MORE FROM MYSTERY BUSINESS WOMAN TRAVELING IN THE FAR EAST
March 30th The Air
I want to punch a hole through the sky in China so the people can breath. The air is thick with muck. We visit the safety supervisor of one of the many new power plants. He says it’s cheaper to pay fines for excessive sulfur release than invest in technology to reduce it.
China cannot keep up with the demands for power as industry surges and the west rushes to expand manufacturing there. But the people are living in darkness and without heat. Drive through residential areas at night, you’ll see. In the cities too, the apartments are black, save for the cool flicker of the occasional TV.

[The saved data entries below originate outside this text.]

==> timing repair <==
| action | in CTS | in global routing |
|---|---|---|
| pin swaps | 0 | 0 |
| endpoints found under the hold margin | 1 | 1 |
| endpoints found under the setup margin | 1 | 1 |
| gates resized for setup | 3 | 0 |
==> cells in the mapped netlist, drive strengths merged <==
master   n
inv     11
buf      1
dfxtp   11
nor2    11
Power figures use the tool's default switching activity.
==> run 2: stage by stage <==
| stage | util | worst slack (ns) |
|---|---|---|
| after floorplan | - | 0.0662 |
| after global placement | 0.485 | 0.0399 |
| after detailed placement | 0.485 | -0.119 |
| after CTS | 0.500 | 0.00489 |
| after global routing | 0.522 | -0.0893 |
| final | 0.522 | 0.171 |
--- src/source/intra_consts.svh ---
// BLK must be a power of two and the nz, rate and sse widths only fit the 4x4 default
`ifndef INTRA_CONSTS_SVH
`define INTRA_CONSTS_SVH

// Block geometry
`define BLK   4
`define NPIX  (`BLK * `BLK)

// Signed level, wide enough for a full 8-bit residual
`define LVL_W 9

// Fixed header cost per intra mode
`define COST_DC 663
`define COST_TM 919
`define COST_VE 872
`define COST_HE 919

`endif
--- src/source/intra_pkg.sv ---
// Pixels are 8 bits and the block and level sizes follow the shared constants header
`include "intra_consts.svh"

package intra_pkg;

    // Encoding also indexes the fixed cost table
    typedef enum logic [1:0] {
        DC = 2'd0,
        TM = 2'd1,
        VE = 2'd2,
        HE = 2'd3
    } mode_e;

    typedef logic [7:0] pixel_t;

    // Pixel 0 is the leftmost one
    typedef pixel_t [`BLK-1:0] row_t;

    // Row 0 is the top row
    typedef row_t [`BLK-1:0] block_t;

    typedef logic signed [`LVL_W-1:0] level_t;

    // Indexed by row * BLK + column
    typedef level_t [`NPIX-1:0] levels_t;

endpackage
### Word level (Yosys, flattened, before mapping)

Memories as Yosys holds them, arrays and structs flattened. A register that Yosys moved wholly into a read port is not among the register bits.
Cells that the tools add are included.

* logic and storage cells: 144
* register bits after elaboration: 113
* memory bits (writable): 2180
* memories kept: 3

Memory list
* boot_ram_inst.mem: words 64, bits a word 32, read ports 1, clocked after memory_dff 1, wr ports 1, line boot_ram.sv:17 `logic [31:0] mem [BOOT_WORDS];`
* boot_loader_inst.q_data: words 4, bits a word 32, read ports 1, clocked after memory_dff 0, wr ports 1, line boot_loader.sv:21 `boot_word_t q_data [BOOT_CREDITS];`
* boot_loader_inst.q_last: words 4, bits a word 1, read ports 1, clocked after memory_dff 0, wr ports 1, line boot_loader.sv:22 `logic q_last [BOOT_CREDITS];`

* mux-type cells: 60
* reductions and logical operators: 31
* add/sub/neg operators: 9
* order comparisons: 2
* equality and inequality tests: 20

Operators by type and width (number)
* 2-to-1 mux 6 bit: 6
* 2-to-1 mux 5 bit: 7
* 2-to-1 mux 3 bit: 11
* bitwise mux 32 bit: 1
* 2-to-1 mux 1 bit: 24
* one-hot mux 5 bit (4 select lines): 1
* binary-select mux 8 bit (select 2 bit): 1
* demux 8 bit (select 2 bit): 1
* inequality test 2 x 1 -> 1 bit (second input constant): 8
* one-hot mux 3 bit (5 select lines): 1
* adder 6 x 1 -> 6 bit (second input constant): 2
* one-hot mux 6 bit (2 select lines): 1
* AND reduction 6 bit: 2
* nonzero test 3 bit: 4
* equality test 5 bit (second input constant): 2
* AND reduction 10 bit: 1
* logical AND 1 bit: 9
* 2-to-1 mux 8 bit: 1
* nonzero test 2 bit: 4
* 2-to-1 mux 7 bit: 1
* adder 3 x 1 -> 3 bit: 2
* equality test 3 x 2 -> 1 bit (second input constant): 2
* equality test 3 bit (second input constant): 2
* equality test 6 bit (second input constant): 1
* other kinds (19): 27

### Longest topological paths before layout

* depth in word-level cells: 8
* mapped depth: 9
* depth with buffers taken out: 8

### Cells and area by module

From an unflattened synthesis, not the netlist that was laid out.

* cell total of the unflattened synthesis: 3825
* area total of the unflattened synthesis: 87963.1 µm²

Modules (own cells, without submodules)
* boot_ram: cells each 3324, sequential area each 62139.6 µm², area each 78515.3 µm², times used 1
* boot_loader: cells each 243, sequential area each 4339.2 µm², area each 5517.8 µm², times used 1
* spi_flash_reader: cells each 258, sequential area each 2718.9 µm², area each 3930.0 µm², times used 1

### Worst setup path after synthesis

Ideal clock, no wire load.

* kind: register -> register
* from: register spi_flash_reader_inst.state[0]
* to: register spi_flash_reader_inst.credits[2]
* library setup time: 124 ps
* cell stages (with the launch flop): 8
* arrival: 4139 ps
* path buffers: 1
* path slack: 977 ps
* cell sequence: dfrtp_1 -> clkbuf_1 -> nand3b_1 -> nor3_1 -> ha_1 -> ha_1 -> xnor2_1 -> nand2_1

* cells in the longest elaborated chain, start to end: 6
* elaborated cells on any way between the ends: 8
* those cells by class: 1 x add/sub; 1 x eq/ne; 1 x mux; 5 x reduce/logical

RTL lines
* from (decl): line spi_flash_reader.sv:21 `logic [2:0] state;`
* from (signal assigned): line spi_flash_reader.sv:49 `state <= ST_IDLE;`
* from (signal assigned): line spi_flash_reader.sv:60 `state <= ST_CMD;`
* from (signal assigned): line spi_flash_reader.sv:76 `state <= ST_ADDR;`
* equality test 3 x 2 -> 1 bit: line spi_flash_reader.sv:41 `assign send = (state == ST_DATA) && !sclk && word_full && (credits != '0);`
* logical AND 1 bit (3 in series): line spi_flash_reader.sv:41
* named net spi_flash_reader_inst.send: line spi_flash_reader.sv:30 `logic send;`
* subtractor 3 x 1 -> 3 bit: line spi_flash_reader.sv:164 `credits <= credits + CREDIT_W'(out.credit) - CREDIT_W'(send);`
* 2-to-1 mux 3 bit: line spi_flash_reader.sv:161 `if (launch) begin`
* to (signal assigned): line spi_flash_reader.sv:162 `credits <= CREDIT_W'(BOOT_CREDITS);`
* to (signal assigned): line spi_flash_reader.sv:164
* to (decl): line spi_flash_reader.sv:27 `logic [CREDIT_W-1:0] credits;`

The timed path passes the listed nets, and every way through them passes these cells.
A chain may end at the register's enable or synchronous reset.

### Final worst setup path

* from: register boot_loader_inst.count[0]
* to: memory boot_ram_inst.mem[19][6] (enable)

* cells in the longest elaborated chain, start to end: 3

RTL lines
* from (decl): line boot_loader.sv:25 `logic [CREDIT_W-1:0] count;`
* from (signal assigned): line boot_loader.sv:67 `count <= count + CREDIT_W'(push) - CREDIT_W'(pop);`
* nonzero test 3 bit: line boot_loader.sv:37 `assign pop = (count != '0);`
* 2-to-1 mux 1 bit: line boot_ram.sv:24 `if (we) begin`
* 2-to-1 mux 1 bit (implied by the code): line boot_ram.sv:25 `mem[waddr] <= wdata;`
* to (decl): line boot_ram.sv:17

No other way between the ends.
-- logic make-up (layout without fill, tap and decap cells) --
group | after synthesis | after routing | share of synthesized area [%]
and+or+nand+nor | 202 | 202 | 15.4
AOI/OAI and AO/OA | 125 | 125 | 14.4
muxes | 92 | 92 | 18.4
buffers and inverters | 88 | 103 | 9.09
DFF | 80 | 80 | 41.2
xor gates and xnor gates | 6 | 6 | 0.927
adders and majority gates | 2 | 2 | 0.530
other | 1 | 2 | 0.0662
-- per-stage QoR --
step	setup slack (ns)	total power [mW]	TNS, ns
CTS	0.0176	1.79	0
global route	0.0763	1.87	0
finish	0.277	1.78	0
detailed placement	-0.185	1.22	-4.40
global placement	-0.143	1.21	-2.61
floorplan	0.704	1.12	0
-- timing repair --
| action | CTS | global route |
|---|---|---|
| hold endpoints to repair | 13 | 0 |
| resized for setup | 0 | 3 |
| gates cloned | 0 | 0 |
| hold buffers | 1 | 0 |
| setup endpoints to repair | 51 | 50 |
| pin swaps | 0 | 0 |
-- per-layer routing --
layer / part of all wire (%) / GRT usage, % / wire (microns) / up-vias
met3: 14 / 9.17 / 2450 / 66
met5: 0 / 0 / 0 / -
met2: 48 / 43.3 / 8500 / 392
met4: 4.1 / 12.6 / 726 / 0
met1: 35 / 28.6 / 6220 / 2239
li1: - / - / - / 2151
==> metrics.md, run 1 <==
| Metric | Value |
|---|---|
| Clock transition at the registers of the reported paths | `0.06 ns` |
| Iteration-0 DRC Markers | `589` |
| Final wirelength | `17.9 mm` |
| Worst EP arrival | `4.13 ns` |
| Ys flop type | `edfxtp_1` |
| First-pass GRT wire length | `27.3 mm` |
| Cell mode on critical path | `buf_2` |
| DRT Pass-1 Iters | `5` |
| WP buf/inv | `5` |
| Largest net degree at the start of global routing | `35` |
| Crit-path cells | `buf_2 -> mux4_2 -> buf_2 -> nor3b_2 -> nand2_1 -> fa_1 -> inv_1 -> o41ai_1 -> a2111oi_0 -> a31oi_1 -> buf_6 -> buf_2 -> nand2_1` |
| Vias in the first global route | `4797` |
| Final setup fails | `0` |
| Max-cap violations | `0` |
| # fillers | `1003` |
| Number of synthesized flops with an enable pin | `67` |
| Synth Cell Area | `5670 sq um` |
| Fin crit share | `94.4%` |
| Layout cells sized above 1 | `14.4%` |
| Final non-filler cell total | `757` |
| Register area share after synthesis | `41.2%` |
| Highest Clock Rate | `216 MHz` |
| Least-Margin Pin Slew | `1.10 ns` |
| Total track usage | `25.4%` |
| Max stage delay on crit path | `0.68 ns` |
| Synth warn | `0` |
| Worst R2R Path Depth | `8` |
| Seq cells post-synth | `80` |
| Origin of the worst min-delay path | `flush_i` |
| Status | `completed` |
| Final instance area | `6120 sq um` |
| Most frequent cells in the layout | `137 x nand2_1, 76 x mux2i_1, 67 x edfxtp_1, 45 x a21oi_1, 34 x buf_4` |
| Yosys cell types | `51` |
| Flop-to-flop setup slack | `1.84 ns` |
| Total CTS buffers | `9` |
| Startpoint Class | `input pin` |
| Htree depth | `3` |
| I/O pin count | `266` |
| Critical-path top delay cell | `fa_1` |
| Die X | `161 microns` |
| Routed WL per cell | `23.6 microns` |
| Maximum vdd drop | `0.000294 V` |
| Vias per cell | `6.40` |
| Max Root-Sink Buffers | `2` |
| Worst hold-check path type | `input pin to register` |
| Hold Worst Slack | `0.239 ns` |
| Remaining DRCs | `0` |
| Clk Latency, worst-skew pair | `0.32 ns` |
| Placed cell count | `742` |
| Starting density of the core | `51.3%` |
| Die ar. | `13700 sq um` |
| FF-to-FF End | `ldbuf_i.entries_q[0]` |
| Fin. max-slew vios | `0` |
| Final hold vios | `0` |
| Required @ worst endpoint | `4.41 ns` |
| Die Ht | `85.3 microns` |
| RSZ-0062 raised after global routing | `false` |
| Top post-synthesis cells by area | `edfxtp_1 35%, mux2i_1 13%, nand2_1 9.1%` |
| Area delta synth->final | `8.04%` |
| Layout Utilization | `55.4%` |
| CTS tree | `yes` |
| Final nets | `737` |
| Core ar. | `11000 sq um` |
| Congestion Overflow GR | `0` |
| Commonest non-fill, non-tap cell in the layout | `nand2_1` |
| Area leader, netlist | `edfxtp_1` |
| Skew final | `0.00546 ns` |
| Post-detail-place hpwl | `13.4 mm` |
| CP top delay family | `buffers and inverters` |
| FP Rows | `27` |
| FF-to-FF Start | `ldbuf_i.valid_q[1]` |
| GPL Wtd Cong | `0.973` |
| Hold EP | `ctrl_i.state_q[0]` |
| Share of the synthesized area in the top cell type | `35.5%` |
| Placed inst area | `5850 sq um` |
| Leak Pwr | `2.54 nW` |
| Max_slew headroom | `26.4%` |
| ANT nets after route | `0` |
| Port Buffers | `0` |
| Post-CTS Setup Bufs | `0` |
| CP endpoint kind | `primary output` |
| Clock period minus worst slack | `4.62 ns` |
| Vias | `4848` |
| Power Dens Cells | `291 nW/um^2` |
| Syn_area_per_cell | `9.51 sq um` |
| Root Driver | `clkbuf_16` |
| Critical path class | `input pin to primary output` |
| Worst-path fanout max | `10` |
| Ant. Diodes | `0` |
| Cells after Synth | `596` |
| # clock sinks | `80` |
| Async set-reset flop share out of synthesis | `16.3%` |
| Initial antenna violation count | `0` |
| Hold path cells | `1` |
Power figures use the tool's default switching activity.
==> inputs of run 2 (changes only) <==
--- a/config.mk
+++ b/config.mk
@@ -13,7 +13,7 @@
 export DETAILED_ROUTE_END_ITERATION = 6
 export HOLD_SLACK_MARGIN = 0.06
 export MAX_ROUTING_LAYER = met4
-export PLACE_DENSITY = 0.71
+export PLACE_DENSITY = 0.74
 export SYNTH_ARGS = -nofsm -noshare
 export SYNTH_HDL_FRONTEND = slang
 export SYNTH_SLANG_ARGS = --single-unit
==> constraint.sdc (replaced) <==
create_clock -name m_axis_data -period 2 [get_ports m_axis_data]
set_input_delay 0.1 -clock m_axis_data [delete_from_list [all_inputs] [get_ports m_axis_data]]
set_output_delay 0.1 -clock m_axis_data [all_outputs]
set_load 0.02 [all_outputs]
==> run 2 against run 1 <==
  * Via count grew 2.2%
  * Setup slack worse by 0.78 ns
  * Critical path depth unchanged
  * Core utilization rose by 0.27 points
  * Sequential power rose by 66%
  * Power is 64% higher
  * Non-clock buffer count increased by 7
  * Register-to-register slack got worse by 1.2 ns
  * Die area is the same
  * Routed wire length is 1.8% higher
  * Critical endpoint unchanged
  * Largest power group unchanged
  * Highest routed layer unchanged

Singapore, by contrast, has a sizable middle class housed in neat, well-appointed candy-colored apartments. Designed to promote a clean, wholesome society, strict prohibitions enforced by significant fines govern all aspects of life. But Singapore cannot evade the fires raging around it. The smoky air burns the lungs and scalds the eyes. “There’s an air quality alert,” warns my taxi driver as we drive along the tiny city-state’s beautifully landscaped roads. Westerners walk and jog, chests high, arms pumping. Locals know better. The pit fires burn in neighboring Malaysia, snaking underground, uncontrollable, unpredictable, and impervious to fines.